Exercise brief: Only a number is expected here: the count of lines in the data that contain "between".

[Dataset entries]
──────────

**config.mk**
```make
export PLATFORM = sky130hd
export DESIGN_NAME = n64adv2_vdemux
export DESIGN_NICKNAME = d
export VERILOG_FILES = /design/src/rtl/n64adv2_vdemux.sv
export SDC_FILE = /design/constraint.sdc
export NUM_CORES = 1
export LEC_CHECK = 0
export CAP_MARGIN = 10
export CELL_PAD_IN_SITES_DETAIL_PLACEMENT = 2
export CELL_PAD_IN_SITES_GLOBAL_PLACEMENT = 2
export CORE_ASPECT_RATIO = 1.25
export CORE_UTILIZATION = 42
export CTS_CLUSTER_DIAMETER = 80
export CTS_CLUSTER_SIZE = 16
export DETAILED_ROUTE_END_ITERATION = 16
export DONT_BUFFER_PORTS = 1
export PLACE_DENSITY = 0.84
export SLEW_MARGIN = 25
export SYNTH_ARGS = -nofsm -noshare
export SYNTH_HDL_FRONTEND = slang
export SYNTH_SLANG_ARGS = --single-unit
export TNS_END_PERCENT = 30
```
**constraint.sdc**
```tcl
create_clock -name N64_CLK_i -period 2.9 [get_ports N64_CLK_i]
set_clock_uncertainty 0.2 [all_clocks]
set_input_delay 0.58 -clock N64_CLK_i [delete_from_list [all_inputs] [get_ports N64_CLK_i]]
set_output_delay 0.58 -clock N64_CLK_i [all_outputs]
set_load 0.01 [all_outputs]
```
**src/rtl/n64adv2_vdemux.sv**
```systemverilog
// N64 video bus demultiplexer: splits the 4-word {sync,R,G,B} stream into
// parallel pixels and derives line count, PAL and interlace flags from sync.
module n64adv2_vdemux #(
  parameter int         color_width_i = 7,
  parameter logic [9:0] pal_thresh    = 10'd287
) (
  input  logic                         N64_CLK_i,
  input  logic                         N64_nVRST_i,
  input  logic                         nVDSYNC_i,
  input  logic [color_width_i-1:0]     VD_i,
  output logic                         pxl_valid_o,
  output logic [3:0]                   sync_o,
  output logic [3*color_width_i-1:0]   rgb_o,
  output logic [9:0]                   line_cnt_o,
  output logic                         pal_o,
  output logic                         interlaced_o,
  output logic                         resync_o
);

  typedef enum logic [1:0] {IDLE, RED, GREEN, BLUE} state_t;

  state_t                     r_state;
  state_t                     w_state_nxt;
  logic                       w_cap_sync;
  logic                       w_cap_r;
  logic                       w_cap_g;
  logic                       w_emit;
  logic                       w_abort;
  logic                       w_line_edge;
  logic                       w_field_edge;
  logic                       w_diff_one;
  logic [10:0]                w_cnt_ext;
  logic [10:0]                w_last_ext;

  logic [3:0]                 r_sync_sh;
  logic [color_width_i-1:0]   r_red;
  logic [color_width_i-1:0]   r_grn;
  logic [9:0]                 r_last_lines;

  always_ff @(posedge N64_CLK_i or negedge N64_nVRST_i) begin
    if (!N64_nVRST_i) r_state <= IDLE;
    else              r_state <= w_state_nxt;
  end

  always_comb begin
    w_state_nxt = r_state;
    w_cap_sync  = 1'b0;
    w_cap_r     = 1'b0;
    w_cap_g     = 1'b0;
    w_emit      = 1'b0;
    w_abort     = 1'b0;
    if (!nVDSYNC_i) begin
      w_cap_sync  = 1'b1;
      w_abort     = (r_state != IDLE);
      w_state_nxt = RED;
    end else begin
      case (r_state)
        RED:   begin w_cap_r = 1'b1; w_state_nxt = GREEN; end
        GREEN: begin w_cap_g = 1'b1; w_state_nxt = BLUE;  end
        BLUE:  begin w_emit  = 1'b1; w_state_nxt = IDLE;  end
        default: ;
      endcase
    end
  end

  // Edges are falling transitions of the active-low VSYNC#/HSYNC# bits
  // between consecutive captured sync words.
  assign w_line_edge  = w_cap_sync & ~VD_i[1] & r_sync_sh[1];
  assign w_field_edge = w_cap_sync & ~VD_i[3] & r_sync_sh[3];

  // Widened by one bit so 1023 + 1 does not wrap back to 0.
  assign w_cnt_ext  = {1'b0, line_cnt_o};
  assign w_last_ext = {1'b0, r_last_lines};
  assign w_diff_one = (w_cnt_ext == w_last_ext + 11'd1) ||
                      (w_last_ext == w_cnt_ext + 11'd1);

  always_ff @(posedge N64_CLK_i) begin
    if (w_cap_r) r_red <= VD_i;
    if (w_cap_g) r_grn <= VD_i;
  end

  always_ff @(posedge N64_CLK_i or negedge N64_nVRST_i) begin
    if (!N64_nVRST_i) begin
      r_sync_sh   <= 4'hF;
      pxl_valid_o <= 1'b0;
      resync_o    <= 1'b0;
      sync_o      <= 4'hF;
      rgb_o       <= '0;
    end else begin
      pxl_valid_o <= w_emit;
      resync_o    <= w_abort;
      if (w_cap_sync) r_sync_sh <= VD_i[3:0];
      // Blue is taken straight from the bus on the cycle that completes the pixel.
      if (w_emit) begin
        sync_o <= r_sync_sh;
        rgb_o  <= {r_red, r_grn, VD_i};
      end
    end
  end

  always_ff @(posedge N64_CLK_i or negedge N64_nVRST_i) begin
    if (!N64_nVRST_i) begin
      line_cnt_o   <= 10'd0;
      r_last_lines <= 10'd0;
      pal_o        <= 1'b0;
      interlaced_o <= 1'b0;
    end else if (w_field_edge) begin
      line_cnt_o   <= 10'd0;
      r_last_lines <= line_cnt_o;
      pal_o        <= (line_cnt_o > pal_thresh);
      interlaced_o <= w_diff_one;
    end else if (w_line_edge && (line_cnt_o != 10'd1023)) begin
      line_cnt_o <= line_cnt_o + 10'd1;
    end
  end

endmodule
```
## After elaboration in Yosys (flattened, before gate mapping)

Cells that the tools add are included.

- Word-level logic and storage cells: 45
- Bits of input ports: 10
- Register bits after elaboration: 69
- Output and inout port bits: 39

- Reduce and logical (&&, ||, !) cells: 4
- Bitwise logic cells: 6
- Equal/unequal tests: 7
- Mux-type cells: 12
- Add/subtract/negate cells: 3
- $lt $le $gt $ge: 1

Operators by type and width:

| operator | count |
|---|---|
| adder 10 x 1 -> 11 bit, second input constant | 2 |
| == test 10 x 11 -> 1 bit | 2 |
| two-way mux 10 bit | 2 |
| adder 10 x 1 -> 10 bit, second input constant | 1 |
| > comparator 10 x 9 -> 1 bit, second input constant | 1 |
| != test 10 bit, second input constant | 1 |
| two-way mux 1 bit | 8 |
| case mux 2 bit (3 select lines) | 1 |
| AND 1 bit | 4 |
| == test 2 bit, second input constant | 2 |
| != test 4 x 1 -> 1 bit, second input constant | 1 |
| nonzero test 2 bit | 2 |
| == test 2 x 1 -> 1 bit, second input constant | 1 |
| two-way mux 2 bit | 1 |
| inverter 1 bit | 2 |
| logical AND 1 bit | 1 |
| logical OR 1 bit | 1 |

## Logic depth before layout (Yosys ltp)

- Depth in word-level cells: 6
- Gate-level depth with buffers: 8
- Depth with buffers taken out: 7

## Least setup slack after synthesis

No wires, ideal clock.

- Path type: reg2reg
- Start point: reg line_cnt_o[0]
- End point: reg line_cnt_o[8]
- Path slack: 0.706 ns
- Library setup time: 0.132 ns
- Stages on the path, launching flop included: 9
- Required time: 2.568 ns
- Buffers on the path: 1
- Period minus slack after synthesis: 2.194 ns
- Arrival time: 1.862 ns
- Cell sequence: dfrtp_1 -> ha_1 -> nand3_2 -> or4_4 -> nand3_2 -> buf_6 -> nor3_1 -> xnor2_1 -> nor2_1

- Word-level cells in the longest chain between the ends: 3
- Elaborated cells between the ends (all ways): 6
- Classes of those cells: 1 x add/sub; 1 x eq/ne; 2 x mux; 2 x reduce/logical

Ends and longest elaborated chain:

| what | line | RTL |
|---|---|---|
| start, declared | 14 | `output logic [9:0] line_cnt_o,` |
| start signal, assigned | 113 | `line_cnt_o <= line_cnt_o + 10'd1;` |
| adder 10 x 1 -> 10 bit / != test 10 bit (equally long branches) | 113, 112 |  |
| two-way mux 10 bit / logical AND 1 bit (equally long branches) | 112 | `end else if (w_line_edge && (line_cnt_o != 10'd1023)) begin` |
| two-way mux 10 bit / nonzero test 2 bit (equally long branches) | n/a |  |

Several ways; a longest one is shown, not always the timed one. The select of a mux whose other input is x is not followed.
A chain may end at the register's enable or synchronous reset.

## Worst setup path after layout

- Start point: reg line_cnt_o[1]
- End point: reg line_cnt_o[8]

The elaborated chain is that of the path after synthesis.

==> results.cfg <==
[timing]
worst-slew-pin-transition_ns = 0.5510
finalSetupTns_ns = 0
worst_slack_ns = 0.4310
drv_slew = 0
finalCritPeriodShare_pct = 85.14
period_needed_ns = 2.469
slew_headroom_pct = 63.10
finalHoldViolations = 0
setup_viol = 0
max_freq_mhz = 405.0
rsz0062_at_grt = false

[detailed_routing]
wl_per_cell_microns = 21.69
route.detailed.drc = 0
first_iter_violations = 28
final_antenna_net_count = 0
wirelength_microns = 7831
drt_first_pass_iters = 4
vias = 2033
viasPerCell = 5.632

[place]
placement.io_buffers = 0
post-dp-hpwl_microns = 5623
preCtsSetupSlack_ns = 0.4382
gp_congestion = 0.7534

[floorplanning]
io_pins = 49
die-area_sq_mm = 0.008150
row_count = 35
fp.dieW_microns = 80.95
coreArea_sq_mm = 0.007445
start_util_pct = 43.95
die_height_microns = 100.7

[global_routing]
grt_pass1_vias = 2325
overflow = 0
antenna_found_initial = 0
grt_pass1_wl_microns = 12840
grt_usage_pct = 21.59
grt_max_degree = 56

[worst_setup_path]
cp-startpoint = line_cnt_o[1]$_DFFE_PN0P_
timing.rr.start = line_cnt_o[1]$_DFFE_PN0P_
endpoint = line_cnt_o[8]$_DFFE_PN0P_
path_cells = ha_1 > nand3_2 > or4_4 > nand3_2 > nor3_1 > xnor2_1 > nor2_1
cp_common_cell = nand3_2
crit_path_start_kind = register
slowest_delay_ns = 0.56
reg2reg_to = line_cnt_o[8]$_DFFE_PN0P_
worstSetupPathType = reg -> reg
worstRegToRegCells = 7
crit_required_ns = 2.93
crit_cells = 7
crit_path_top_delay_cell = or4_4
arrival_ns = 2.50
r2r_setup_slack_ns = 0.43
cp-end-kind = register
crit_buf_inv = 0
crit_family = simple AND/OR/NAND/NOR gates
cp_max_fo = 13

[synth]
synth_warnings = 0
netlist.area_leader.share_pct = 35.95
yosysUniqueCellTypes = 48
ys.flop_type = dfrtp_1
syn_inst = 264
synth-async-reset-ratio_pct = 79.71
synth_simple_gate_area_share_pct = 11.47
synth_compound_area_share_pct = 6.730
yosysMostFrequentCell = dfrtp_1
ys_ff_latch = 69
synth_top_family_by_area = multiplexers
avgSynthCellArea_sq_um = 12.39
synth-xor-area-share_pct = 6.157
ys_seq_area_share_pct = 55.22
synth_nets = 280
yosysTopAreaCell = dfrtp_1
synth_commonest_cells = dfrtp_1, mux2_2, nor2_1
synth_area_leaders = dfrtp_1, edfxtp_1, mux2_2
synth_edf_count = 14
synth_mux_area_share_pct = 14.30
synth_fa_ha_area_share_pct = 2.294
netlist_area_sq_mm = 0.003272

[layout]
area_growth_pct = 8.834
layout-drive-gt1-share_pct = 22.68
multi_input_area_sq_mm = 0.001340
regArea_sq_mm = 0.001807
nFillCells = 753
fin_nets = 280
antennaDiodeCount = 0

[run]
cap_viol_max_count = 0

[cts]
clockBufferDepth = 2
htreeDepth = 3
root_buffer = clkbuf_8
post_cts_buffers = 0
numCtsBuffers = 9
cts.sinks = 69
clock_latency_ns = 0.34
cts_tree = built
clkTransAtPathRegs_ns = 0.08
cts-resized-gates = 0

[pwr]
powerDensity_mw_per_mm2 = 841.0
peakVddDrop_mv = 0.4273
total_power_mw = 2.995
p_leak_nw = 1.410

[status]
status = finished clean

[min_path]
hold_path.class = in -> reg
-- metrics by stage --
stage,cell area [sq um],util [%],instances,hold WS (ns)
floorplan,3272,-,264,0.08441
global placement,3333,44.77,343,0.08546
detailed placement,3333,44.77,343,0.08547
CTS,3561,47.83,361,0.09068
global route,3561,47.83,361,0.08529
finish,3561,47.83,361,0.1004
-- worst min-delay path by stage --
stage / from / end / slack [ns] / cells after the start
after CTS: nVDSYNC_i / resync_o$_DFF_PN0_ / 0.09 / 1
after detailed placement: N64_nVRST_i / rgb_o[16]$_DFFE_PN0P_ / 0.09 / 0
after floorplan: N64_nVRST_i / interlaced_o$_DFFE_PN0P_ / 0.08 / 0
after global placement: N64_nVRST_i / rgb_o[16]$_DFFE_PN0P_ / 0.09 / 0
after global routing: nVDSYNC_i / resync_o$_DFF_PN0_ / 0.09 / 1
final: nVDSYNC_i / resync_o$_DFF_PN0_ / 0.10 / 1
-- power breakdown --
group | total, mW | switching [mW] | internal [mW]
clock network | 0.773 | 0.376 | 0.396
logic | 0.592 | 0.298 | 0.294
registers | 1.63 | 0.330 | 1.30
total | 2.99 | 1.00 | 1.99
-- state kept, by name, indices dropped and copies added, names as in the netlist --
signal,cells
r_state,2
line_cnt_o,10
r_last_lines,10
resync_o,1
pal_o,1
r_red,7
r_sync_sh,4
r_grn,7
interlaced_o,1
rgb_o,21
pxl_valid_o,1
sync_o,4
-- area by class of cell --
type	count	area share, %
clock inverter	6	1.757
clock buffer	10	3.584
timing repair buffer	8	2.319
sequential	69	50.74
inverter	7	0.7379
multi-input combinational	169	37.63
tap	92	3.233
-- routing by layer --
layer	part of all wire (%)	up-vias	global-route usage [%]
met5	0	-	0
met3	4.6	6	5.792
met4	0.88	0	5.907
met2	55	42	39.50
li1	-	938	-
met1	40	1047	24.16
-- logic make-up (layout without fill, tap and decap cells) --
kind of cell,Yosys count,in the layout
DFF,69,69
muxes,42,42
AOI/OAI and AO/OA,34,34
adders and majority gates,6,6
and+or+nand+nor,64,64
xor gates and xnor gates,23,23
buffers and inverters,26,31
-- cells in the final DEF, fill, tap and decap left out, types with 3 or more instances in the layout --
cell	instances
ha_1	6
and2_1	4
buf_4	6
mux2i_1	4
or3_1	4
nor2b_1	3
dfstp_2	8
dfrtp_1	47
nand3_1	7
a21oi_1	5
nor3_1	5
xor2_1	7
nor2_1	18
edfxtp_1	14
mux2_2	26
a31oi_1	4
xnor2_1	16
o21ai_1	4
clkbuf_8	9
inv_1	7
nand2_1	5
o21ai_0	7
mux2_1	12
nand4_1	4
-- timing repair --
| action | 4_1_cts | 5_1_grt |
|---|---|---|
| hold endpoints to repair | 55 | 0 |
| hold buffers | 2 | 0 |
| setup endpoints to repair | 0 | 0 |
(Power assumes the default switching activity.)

──────────

Result of the exercise: 3